**What is being asked**
The response must consist of all the entries, duplicated without alteration.

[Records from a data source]
◆ ◆ ◆ ◆ ◆
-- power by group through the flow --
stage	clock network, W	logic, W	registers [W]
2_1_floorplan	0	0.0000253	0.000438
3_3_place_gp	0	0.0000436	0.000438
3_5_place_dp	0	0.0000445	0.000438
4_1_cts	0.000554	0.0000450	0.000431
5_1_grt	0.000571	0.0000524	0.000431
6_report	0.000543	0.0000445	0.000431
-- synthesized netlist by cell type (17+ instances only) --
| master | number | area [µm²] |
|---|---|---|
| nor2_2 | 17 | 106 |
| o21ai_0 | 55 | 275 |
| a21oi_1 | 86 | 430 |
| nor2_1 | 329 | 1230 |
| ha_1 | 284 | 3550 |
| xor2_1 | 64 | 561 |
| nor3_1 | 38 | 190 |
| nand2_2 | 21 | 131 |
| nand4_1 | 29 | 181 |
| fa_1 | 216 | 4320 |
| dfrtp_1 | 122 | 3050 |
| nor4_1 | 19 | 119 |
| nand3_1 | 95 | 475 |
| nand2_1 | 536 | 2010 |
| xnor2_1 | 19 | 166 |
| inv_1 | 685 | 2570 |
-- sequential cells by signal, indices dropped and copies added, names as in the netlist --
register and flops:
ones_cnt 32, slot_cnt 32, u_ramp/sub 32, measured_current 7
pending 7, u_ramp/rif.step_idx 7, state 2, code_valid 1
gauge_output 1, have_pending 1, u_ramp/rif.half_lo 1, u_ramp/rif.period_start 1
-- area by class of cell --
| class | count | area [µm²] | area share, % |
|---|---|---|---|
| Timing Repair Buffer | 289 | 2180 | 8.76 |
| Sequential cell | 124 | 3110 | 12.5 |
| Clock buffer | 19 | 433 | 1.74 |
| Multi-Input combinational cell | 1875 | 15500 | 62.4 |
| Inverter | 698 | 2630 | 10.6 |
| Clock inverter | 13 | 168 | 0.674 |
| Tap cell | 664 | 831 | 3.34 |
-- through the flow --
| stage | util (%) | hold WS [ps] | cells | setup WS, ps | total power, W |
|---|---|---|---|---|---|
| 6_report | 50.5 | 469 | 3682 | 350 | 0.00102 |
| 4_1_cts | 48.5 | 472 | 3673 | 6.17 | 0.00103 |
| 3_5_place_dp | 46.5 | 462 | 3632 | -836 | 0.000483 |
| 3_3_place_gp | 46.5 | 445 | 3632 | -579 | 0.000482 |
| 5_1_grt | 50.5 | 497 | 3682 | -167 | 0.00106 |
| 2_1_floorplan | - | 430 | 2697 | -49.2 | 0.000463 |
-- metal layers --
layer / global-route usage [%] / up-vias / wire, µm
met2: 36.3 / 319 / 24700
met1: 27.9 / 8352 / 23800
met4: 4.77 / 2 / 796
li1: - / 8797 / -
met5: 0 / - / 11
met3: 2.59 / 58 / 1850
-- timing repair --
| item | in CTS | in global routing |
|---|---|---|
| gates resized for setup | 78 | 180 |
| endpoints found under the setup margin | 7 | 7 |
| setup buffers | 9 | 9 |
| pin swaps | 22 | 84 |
◆ ◆ ◆ ◆ ◆
**Response to this task**
-- power by group through the flow --
stage	clock network, W	logic, W	registers [W]
2_1_floorplan	0	0.0000253	0.000438
3_3_place_gp	0	0.0000436	0.000438
3_5_place_dp	0	0.0000445	0.000438
4_1_cts	0.000554	0.0000450	0.000431
5_1_grt	0.000571	0.0000524	0.000431
6_report	0.000543	0.0000445	0.000431
-- synthesized netlist by cell type (17+ instances only) --
| master | number | area [µm²] |
|---|---|---|
| nor2_2 | 17 | 106 |
| o21ai_0 | 55 | 275 |
| a21oi_1 | 86 | 430 |
| nor2_1 | 329 | 1230 |
| ha_1 | 284 | 3550 |
| xor2_1 | 64 | 561 |
| nor3_1 | 38 | 190 |
| nand2_2 | 21 | 131 |
| nand4_1 | 29 | 181 |
| fa_1 | 216 | 4320 |
| dfrtp_1 | 122 | 3050 |
| nor4_1 | 19 | 119 |
| nand3_1 | 95 | 475 |
| nand2_1 | 536 | 2010 |
| xnor2_1 | 19 | 166 |
| inv_1 | 685 | 2570 |
-- sequential cells by signal, indices dropped and copies added, names as in the netlist --
register and flops:
ones_cnt 32, slot_cnt 32, u_ramp/sub 32, measured_current 7
pending 7, u_ramp/rif.step_idx 7, state 2, code_valid 1
gauge_output 1, have_pending 1, u_ramp/rif.half_lo 1, u_ramp/rif.period_start 1
-- area by class of cell --
| class | count | area [µm²] | area share, % |
|---|---|---|---|
| Timing Repair Buffer | 289 | 2180 | 8.76 |
| Sequential cell | 124 | 3110 | 12.5 |
| Clock buffer | 19 | 433 | 1.74 |
| Multi-Input combinational cell | 1875 | 15500 | 62.4 |
| Inverter | 698 | 2630 | 10.6 |
| Clock inverter | 13 | 168 | 0.674 |
| Tap cell | 664 | 831 | 3.34 |
-- through the flow --
| stage | util (%) | hold WS [ps] | cells | setup WS, ps | total power, W |
|---|---|---|---|---|---|
| 6_report | 50.5 | 469 | 3682 | 350 | 0.00102 |
| 4_1_cts | 48.5 | 472 | 3673 | 6.17 | 0.00103 |
| 3_5_place_dp | 46.5 | 462 | 3632 | -836 | 0.000483 |
| 3_3_place_gp | 46.5 | 445 | 3632 | -579 | 0.000482 |
| 5_1_grt | 50.5 | 497 | 3682 | -167 | 0.00106 |
| 2_1_floorplan | - | 430 | 2697 | -49.2 | 0.000463 |
-- metal layers --
layer / global-route usage [%] / up-vias / wire, µm
met2: 36.3 / 319 / 24700
met1: 27.9 / 8352 / 23800
met4: 4.77 / 2 / 796
li1: - / 8797 / -
met5: 0 / - / 11
met3: 2.59 / 58 / 1850
-- timing repair --
| item | in CTS | in global routing |
|---|---|---|
| gates resized for setup | 78 | 180 |
| endpoints found under the setup margin | 7 | 7 |
| setup buffers | 9 | 9 |
| pin swaps | 22 | 84 |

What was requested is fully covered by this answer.